Task instructions: If a line in the entries includes "part", show that line.
(Task data)
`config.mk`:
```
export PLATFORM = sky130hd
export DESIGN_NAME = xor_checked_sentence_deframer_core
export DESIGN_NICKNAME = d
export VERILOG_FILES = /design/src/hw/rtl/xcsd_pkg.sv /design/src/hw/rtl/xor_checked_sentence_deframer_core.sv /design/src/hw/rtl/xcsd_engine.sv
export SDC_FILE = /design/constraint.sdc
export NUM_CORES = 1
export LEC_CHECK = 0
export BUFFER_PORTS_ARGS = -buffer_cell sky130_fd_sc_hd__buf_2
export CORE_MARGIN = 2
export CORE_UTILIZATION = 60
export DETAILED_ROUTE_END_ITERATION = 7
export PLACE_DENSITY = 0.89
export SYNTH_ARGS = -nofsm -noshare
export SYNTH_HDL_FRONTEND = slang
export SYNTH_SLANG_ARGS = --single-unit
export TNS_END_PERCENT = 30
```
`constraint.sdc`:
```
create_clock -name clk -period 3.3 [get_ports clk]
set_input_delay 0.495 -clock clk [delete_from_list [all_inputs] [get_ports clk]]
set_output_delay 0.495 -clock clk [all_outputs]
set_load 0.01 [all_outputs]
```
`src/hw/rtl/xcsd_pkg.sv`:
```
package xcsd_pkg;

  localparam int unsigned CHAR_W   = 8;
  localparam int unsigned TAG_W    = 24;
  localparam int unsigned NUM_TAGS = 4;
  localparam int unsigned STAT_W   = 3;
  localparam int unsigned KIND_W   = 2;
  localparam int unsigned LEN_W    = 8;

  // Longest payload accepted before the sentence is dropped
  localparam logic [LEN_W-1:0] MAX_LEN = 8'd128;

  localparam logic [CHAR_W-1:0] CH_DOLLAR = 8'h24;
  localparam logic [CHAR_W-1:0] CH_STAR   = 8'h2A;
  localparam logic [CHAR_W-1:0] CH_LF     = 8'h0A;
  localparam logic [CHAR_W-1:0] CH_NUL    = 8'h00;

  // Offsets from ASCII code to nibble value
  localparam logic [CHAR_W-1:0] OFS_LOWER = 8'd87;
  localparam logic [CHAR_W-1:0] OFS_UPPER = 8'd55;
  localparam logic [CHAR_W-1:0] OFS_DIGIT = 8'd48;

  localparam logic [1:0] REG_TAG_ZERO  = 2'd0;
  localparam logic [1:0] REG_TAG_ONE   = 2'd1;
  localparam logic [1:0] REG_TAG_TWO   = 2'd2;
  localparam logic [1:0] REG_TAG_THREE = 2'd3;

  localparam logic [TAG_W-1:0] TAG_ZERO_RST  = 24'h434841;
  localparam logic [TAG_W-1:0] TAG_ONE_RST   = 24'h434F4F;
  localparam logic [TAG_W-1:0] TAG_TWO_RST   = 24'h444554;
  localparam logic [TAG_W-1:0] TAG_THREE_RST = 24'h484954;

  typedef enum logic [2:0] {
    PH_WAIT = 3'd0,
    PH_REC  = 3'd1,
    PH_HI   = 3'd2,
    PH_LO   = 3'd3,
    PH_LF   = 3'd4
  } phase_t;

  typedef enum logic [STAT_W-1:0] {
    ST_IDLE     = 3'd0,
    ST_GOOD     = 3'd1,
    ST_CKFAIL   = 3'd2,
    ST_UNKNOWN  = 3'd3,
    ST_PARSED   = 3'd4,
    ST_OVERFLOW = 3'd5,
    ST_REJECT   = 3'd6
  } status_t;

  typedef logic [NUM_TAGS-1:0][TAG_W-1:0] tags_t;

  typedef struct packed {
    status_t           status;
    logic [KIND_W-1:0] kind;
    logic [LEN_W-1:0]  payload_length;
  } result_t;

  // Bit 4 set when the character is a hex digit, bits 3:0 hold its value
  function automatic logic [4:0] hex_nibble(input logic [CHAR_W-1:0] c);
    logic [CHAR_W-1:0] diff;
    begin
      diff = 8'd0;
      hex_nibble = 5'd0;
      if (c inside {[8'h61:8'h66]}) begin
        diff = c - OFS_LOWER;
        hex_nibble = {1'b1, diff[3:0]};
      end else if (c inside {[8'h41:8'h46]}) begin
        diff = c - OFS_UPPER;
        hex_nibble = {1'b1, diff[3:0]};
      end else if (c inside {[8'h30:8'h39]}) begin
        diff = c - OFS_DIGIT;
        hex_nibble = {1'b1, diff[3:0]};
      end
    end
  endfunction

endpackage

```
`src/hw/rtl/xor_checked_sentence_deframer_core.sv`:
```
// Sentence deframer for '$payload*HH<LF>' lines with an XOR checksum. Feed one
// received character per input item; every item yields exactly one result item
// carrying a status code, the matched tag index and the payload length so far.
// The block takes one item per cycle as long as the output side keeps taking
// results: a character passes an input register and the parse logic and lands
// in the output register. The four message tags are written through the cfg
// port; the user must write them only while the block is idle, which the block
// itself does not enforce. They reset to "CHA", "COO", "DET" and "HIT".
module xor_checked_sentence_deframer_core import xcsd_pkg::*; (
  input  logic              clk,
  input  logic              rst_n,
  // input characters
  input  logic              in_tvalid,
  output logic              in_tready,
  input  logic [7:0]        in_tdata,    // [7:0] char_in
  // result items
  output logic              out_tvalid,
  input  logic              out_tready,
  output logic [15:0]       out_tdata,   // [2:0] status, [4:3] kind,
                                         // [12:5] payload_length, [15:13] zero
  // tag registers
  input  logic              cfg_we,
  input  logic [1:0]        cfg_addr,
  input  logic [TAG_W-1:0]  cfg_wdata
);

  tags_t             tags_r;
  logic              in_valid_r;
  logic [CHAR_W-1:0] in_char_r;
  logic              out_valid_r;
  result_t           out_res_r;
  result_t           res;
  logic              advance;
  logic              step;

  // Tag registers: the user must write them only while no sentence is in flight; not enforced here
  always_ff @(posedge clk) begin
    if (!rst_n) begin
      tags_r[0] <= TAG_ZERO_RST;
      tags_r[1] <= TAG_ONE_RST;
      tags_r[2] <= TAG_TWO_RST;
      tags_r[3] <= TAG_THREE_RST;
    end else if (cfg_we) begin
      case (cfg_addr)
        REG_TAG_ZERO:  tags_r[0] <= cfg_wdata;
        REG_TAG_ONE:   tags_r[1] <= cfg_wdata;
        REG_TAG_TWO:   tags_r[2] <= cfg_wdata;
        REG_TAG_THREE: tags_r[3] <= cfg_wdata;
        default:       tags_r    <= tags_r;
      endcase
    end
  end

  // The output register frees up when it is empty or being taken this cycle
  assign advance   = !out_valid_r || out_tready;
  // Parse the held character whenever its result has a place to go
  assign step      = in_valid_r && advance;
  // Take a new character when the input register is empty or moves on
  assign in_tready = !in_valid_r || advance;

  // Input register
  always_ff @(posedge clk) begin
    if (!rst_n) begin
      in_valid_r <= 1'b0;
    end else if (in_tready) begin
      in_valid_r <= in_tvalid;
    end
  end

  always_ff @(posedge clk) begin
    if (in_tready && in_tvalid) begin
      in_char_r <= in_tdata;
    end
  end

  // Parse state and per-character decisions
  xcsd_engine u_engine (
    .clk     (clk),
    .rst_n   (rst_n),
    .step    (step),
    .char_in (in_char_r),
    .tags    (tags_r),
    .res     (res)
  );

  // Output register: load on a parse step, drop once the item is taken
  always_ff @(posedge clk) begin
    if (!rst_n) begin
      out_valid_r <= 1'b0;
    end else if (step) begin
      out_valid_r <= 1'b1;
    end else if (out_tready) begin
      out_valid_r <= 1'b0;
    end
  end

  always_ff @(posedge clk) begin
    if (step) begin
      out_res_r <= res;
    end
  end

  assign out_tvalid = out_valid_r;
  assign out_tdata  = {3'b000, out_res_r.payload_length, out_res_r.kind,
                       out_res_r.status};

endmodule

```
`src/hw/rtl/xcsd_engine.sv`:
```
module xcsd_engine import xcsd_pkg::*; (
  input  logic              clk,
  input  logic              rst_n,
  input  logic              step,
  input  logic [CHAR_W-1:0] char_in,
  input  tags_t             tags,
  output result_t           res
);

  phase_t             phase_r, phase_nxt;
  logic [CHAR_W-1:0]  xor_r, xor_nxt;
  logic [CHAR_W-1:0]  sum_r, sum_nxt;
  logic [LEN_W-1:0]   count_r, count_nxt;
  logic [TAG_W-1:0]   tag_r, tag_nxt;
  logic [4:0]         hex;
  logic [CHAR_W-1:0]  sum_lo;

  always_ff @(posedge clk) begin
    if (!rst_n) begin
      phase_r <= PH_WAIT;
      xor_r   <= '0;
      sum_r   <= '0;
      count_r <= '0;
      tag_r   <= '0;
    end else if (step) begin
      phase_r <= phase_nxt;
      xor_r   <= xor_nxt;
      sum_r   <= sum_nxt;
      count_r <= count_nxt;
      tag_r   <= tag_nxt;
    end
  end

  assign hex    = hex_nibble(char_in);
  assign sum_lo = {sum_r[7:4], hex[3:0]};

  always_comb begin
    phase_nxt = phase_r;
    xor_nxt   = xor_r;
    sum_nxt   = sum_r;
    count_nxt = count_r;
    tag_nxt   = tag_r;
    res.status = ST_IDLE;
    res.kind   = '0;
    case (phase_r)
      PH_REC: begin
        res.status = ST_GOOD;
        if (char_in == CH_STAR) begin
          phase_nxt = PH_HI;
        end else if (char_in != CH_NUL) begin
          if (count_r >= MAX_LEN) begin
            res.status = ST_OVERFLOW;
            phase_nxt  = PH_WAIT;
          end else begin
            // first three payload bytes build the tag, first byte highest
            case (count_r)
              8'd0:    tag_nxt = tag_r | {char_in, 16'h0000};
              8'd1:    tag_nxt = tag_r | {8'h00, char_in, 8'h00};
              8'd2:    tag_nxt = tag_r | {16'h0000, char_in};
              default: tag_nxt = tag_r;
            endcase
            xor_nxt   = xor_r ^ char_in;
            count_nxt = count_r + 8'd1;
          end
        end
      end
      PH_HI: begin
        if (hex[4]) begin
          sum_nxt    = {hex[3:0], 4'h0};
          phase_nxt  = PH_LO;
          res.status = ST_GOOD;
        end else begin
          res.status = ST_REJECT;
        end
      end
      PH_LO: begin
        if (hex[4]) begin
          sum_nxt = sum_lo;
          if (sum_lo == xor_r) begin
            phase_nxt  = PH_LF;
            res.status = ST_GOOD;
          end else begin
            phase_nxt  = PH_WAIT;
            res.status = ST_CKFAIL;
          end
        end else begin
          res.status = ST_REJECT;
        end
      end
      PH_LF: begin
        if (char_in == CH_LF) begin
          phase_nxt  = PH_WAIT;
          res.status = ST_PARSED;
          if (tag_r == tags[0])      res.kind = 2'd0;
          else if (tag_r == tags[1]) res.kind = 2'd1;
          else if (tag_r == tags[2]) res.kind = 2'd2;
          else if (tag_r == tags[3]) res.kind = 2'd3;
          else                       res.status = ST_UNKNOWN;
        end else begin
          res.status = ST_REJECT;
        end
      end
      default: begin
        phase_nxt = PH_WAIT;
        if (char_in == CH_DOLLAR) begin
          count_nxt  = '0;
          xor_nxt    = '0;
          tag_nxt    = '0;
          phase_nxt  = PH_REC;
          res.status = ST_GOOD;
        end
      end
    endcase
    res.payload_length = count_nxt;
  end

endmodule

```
(End Task data)
(Task data)
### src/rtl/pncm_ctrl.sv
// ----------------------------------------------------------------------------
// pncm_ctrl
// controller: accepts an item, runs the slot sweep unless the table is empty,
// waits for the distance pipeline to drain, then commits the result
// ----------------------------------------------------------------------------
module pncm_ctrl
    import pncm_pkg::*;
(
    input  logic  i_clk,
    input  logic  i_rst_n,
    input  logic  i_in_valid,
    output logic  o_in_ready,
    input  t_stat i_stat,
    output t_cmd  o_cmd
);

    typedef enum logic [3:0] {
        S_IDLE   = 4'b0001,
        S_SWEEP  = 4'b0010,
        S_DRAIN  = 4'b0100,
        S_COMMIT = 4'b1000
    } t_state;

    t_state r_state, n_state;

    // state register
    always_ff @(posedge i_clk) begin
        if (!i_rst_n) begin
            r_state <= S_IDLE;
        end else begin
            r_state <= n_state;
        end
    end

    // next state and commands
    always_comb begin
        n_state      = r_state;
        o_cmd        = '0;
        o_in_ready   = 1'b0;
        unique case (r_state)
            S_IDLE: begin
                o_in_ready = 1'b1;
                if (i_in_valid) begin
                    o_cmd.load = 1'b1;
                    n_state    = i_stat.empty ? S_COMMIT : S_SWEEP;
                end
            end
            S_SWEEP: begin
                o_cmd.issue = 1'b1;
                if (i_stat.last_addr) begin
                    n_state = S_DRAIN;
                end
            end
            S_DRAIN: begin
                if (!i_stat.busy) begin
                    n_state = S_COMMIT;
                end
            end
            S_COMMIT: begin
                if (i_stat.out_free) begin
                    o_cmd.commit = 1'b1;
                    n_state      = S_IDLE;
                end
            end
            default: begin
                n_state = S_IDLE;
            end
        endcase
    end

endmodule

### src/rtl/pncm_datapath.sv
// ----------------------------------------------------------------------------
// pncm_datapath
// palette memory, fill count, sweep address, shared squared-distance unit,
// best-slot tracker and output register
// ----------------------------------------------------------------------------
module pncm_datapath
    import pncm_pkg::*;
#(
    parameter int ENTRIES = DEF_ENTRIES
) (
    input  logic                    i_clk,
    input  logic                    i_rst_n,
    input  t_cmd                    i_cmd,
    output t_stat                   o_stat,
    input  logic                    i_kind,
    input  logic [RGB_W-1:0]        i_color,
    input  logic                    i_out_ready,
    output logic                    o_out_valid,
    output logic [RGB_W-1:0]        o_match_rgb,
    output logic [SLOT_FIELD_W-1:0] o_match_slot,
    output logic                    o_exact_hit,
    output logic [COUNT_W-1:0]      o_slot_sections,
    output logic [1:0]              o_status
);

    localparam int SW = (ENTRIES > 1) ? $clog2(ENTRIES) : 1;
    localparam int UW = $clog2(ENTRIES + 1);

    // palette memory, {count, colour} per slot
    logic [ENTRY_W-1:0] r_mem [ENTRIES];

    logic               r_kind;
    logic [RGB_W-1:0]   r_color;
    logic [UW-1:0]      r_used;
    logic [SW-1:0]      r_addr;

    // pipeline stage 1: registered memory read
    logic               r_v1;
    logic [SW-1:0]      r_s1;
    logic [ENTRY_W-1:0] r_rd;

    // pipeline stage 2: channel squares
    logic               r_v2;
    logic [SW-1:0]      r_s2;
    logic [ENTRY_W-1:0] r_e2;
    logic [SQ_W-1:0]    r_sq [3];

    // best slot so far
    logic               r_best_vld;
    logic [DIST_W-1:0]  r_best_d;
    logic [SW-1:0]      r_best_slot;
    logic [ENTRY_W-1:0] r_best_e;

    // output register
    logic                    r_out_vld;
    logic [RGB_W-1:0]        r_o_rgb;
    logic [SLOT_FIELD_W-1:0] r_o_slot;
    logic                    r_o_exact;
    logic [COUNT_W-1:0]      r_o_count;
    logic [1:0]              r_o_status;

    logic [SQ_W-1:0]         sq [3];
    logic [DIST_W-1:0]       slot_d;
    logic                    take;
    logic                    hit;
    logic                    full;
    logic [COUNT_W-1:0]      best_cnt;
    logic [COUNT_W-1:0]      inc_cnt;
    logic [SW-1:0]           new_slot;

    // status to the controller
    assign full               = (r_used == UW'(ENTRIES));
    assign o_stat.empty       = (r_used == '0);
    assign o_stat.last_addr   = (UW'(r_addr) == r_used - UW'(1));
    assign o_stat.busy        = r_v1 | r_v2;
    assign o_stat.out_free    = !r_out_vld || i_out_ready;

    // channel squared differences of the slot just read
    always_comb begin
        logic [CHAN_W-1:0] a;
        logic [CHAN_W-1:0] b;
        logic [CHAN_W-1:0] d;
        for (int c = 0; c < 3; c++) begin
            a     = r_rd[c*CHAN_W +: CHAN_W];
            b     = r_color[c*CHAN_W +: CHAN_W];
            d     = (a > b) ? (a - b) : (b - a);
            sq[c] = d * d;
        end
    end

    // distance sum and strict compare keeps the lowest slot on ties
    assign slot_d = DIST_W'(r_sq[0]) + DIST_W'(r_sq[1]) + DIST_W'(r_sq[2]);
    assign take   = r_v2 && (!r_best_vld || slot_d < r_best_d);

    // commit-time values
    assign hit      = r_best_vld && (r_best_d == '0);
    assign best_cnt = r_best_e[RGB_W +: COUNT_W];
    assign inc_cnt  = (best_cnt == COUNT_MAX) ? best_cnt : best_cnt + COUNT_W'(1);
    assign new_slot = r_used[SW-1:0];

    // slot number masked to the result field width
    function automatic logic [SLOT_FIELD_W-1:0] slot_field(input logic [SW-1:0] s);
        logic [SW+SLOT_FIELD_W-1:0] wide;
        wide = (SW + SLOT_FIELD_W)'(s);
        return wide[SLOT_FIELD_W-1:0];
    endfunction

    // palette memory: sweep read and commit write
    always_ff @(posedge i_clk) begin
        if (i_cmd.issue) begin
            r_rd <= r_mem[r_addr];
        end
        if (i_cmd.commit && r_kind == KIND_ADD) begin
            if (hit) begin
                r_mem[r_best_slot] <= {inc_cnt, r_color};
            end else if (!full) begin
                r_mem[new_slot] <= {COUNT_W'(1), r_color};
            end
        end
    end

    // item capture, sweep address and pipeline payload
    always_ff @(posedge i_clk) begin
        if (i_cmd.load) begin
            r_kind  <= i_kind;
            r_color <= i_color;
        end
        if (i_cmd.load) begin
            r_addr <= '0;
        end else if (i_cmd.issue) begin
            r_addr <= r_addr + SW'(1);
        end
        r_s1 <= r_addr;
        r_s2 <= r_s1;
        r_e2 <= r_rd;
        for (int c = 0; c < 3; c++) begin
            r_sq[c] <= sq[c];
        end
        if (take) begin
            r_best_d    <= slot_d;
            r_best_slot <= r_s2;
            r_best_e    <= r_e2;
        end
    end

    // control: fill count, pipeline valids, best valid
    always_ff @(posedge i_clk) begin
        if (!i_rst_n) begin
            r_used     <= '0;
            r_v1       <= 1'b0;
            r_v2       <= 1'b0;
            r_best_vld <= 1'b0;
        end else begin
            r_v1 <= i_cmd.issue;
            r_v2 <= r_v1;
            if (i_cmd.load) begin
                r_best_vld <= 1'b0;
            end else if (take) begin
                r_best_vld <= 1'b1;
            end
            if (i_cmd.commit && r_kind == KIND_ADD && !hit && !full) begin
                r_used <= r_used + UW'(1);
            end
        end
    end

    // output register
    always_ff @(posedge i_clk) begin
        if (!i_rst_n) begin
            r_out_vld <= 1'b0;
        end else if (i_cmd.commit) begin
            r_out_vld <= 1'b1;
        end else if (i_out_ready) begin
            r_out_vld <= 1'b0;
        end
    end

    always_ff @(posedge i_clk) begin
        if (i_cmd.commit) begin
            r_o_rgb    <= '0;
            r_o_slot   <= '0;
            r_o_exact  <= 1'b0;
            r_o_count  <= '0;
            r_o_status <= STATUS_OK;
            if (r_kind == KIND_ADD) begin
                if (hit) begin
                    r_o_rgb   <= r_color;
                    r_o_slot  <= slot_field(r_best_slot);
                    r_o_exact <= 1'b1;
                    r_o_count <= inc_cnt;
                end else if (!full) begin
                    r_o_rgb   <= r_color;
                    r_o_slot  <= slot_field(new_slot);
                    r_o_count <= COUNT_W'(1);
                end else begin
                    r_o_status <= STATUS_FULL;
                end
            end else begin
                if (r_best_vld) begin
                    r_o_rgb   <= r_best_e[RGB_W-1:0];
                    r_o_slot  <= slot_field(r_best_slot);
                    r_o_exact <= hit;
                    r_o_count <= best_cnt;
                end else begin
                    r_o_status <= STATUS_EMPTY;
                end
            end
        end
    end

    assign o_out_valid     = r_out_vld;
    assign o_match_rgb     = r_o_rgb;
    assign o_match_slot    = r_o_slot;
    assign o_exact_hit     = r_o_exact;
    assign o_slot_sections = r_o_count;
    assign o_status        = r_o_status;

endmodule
(End Task data)
(Task data)
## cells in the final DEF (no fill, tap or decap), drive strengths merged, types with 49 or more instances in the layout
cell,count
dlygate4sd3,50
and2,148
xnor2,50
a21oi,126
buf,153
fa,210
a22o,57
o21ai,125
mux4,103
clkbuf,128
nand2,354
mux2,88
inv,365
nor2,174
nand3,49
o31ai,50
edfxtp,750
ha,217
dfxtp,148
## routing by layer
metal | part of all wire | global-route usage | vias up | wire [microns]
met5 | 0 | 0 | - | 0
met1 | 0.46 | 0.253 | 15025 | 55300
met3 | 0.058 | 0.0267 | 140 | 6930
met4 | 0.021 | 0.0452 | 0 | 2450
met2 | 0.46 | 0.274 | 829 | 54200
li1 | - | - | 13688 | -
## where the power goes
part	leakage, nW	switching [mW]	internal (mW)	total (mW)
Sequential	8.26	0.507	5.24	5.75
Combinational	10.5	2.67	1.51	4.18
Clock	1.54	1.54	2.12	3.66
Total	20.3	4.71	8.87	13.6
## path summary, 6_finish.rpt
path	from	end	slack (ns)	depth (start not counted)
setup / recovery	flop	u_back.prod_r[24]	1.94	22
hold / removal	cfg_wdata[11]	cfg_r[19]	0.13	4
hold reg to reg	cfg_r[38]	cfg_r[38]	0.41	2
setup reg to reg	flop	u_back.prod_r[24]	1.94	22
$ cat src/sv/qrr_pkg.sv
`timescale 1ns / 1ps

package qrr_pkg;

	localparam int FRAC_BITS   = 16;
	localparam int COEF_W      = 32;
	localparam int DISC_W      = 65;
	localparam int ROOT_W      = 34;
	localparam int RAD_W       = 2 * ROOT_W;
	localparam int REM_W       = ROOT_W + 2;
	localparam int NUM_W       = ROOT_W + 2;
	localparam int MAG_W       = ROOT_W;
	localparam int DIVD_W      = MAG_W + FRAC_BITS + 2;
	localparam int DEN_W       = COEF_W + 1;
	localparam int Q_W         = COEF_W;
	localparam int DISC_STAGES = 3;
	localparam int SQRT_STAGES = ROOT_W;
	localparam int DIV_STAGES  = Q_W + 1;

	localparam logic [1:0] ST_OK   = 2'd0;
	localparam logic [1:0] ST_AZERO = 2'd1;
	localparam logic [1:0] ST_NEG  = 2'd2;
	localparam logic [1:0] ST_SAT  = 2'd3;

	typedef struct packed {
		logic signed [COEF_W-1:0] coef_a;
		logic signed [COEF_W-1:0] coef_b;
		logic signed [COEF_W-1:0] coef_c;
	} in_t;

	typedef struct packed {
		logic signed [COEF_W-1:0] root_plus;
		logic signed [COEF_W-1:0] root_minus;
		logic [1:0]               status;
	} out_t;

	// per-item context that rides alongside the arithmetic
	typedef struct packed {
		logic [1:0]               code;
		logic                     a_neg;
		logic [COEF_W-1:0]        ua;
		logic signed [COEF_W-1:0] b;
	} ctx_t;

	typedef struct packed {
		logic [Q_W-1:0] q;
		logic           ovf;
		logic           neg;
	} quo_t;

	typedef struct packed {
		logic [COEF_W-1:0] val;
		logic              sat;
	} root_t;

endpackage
(End Task data)
Solution for this exercise:
metal | part of all wire | global-route usage | vias up | wire [microns]
part	leakage, nW	switching [mW]	internal (mW)	total (mW)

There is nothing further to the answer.